In the bloody video recognition based on the audio channel alone, the recognition result of inputting the original waveform diagram as a 1D convolutional network is better than the recognition result of processing the spectral map as a 2D convolutional network input. This is because the original waveform diagram is directly used as the information input of the network to reduce the loss of audio channel information. The features obtained after the 1D convolutional network can better describe the semantic information of the audio data. Here, we perform the same processing for each piece of test audio to the training phase, fill or truncate to 32,000 sampling points and send it to the trained one. The network gets its prediction score. However, as can be seen from Table 2 the indicators for detecting blood-stained video with audio channels are significantly lower than those with only visual channels. We believe that the main reason is that in the task of recognizing the bloody videos, audio information is just complementary and auxiliary to visual channel information. Not all audio channels of the video profiles contain obvious bloody features. For example, few videos may display bloody content without including screams and other sounds. On this condition, the cue from the sound cannot judge whether the video is bloody or not.
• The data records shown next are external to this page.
==> v22: inputs <==
==> flow/design.v <==
`timescale 1ns / 1ns
module complex_multiplier
    #(parameter integer     OPERAND_WIDTH_A = 16,  
      parameter integer     OPERAND_WIDTH_B = 16,  
      parameter integer     OPERAND_WIDTH_OUT = 32,   
      parameter integer     STAGES = 6,   
      parameter             BLOCKING = 0,
      parameter             ROUND_MODE = 0,
      parameter integer     GROWTH_BITS = 0,   
      parameter             BYTE_ALIGNED = 1,
      localparam            EFF_PORT_WIDTH_A = BYTE_ALIGNED ? ((OPERAND_WIDTH_A*2+15)/16)*16 : OPERAND_WIDTH_A * 2,
      localparam            EFF_PORT_WIDTH_B = BYTE_ALIGNED ? ((OPERAND_WIDTH_B*2+15)/16)*16 : OPERAND_WIDTH_B * 2,
      localparam            EFF_PORT_WIDTH_OUT = BYTE_ALIGNED ? ((OPERAND_WIDTH_OUT*2+15)/16)*16 : OPERAND_WIDTH_OUT * 2
    )
    (   
        input                                           aclk,
        input                                           aresetn,
		input                                           rounding_cy,
        input               [EFF_PORT_WIDTH_A - 1 : 0]    s_axis_a_tdata,
        output reg                                      s_axis_a_tready,
        input                                           s_axis_a_tvalid,
        input               [EFF_PORT_WIDTH_B - 1 : 0]    s_axis_b_tdata,
        output reg                                      s_axis_b_tready,
        input                                           s_axis_b_tvalid,
        output reg  		[EFF_PORT_WIDTH_OUT - 1 : 0]  m_axis_dout_tdata,
        output reg                                      m_axis_dout_tvalid,
        input                                           m_axis_dout_tready
        );
    localparam INPUT_WIDTH_A = OPERAND_WIDTH_A * 2;
    localparam INPUT_WIDTH_B = OPERAND_WIDTH_B * 2;
    localparam OUTPUT_WIDTH  = OPERAND_WIDTH_OUT * 2;
    localparam TRUNC_BITS = (INPUT_WIDTH_A + INPUT_WIDTH_B - OUTPUT_WIDTH)/2 + 1 + GROWTH_BITS;
    localparam OUTPUT_PADDING = EFF_PORT_WIDTH_OUT - OUTPUT_WIDTH;
    localparam CALCULATION_STAGES = 6;    
    reg        [STAGES : 0]                     tvalid;
    reg        [EFF_PORT_WIDTH_OUT-1:0]         tdata [STAGES-2:0];
    wire signed [OPERAND_WIDTH_A-1:0] a_r = s_axis_a_tdata[OPERAND_WIDTH_A - 1 : 0];
    wire signed [OPERAND_WIDTH_A-1:0] a_i = s_axis_a_tdata[EFF_PORT_WIDTH_A / 2 + OPERAND_WIDTH_A - 1 : EFF_PORT_WIDTH_A / 2];
    wire signed [OPERAND_WIDTH_B-1:0] b_r = s_axis_b_tdata[OPERAND_WIDTH_B - 1 : 0];
    wire signed [OPERAND_WIDTH_B-1:0] b_i = s_axis_b_tdata[EFF_PORT_WIDTH_B / 2 + OPERAND_WIDTH_B - 1 : EFF_PORT_WIDTH_B / 2];
    reg signed [OPERAND_WIDTH_A + OPERAND_WIDTH_B : 0] mult_r, mult_i, mult_0, common, common_r1, common_r2, p_r_int, p_i_int;
    reg signed [OPERAND_WIDTH_A - 1 : 0] a_r_d, a_i_d, a_r_dd, a_i_dd, a_r_ddd, a_i_ddd, a_r_dddd, a_i_dddd;
    reg signed [OPERAND_WIDTH_B - 1 : 0] b_r_d, b_i_d, b_r_dd, b_i_dd, b_r_ddd, b_i_ddd;
    reg                          a_valid_d, b_valid_d;
    reg signed [OPERAND_WIDTH_A : 0] a_dd_common;
    reg signed [OPERAND_WIDTH_B : 0] a_dd_r, a_dd_i;
    reg        [STAGES - 1 : 0]  rounding_cy_buf ;
    wire signed [OPERAND_WIDTH_OUT - 1 : 0] result_r;
    wire signed [OPERAND_WIDTH_OUT - 1 : 0] result_i;
    wire signed [OPERAND_WIDTH_A + OPERAND_WIDTH_B + 1 - 1 : 0] temp1, temp2;
    localparam rounding_cy_buf_index = CALCULATION_STAGES - 1;
    wire signed [OPERAND_WIDTH_A + OPERAND_WIDTH_B + 1 - 1 : 0] rounding_cy_extended = {{(OPERAND_WIDTH_A + OPERAND_WIDTH_B){1'b0}}, rounding_cy_buf[rounding_cy_buf_index]};
	if (ROUND_MODE == 0 || TRUNC_BITS == 0) begin
        assign temp1 = p_r_int >>> TRUNC_BITS;
        assign temp2 = p_i_int >>> TRUNC_BITS;
		assign result_r = temp1[OPERAND_WIDTH_OUT - 1 : 0];
		assign result_i = temp2[OPERAND_WIDTH_OUT - 1 : 0];    
	end
	else begin
        wire signed [OPERAND_WIDTH_A + OPERAND_WIDTH_B + 1 - 1 : 0] point5_correction = {{(OPERAND_WIDTH_A + OPERAND_WIDTH_B + 1 - TRUNC_BITS){1'b0}}, 1'b0, {(TRUNC_BITS-1){1'b1}}} + rounding_cy_extended;
        assign temp1 = (p_r_int + point5_correction) >>> TRUNC_BITS;
        assign temp2 = (p_i_int + point5_correction) >>> TRUNC_BITS;
		assign result_r = temp1[OPERAND_WIDTH_OUT-1:0];
		assign result_i = temp2[OPERAND_WIDTH_OUT-1:0];    
	end
    integer i;
    always @(posedge aclk) begin
        if (!aresetn) begin
            tvalid <= 0;
            a_valid_d <= 0;
            b_valid_d <= 0;
            m_axis_dout_tvalid <= 0;
        end
        else begin
            a_valid_d <= s_axis_a_tvalid;
            b_valid_d <= s_axis_b_tvalid;
            a_r_d <= a_r;
            a_i_d <= a_i;
            b_r_d <= b_r;
            b_i_d <= b_i;
            if (ROUND_MODE == 1)
                rounding_cy_buf[0] <= rounding_cy;
            else if (ROUND_MODE == 2)   
                rounding_cy_buf[0] <= ~rounding_cy_buf[0];
            if (BLOCKING == 1 && m_axis_dout_tready == 0 && m_axis_dout_tvalid == 1) begin 
                m_axis_dout_tvalid <= 0;
                m_axis_dout_tdata <= {(OUTPUT_WIDTH){1'b0}};
                s_axis_a_tready <= 0;
                s_axis_b_tready <= 0;
            end
            else begin
                s_axis_a_tready <= 1;
                s_axis_b_tready <= 1;
                a_dd_common <= a_r_d - a_i_d;
                a_r_dd <= a_r_d;
                a_i_dd <= a_i_d;
                b_r_dd <= b_r_d;
                b_i_dd <= b_i_d;
                a_r_ddd <= a_r_dd;
                a_i_ddd <= a_i_dd;
                b_r_ddd <= b_r_dd;
                b_i_ddd <= b_i_dd;
                mult_0 <= a_dd_common * b_i_dd;
                a_r_dddd <= a_r_ddd;
                a_i_dddd <= a_i_ddd;
                a_dd_r <= b_r_ddd - b_i_ddd;
                a_dd_i <= b_r_ddd + b_i_ddd;
                common <= mult_0;
                mult_r <= a_dd_r * a_r_dddd;
                mult_i <= a_dd_i * a_i_dddd;
                common_r1 <= common;
                common_r2 <= common;
                p_r_int <= mult_r + common_r1;
                p_i_int <= mult_i + common_r2;
                for (i = 1; i<STAGES; i = i + 1) begin
                    rounding_cy_buf[i] <= rounding_cy_buf[i-1];
                end
                tvalid[0] <= a_valid_d & b_valid_d;
                for (i = 1; i<(STAGES); i = i+1) begin
                    tvalid[i] <= tvalid[i-1];
                end
                m_axis_dout_tvalid <= tvalid[STAGES-2];
                if (STAGES > CALCULATION_STAGES) begin
                    tdata[0] <= {{(OUTPUT_PADDING/2){result_i[OPERAND_WIDTH_OUT - 1]}}, result_i,
                        {(OUTPUT_PADDING/2){result_r[OPERAND_WIDTH_OUT - 1]}}, result_r};
                    for (i = 1; i<(STAGES-CALCULATION_STAGES); i = i+1) begin
                        tdata[i] <= tdata[i-1];
                    end
                    m_axis_dout_tdata <= tdata[STAGES - CALCULATION_STAGES - 1];
                end
                else begin
                     m_axis_dout_tdata <= {{(OUTPUT_PADDING/2){result_i[OPERAND_WIDTH_OUT - 1]}}, result_i,
                         {(OUTPUT_PADDING/2){result_r[OPERAND_WIDTH_OUT - 1]}}, result_r};
                end
            end
        end
    end
endmodule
In the aspect of bloody video recognition based on audio-visual feature fusion, we implemented two bloody video recognition methods: one is based on the direct concatenation and fusion of audio-visual features, the other is based on the construction of feature fusion layer. By comparing the above experimental results, we can clearly see that the recognition accuracy of bloody video based on the multimodal fusion model is higher than that of the single-channel detection compared to the visual channel and the audio channel, which verifies the effectiveness of audio-visual feature fusion. However, due to the difficulty in collecting bloody video data, the number of our datasets is not large enough, making the difference in the recognition results of the two feature fusion methods not obvious. It is believed that the bloody video recognition method based on the feature fusion layer will exhibit better robustness as the amount of data increases.

5 Conclusion

5.1 Conclusion

This paper focuses on the use of multimodal fusion technology to achieve bloody video recognition. First of all, the related research is summarized in the aspects of feature extraction and multi-channel fusion technology; And then, the visual features of the frame is extracted from the residual network are sent to the two-layer LSTM to represent the spatial-temporal visual cues of bloody video. The raw audio waveform is input into the 1D convolution in the neural network to get the audio signal features in the time domain. Finally, we achieve bloody video recognition based on early-fusion multimodal fusion and implement end-to-end training using video label as a supervision signal. We aim to make full use of the correlation and complementarity of visual and audio channels to make joint decisions on bloody video. Using a effective fusion layer, the visual and audio features are projected into the same feature expression space and finally get 95% accuracy.

Due to less open bloody video data, we constructed bloody pictures and bloody video database using web crawlers and data augmented methods. The proposed multi-channel fusion model over the single-channel model is verified, and it can have a better discriminative effect on the videos in our self-built bloody video database. This research is also beneficial for the development of intelligent monitoring technology for bloody Internet content.

5.2 The Future Work

In this paper, CNN+LSTM is used to let the network automatically extract visual feature descriptors. However, bloody videos often contain some fighting scenarios. Therefore, the motion cues like optical flow information will be considered in order to obtain a higher-performance bloody violent video recognition system in the future.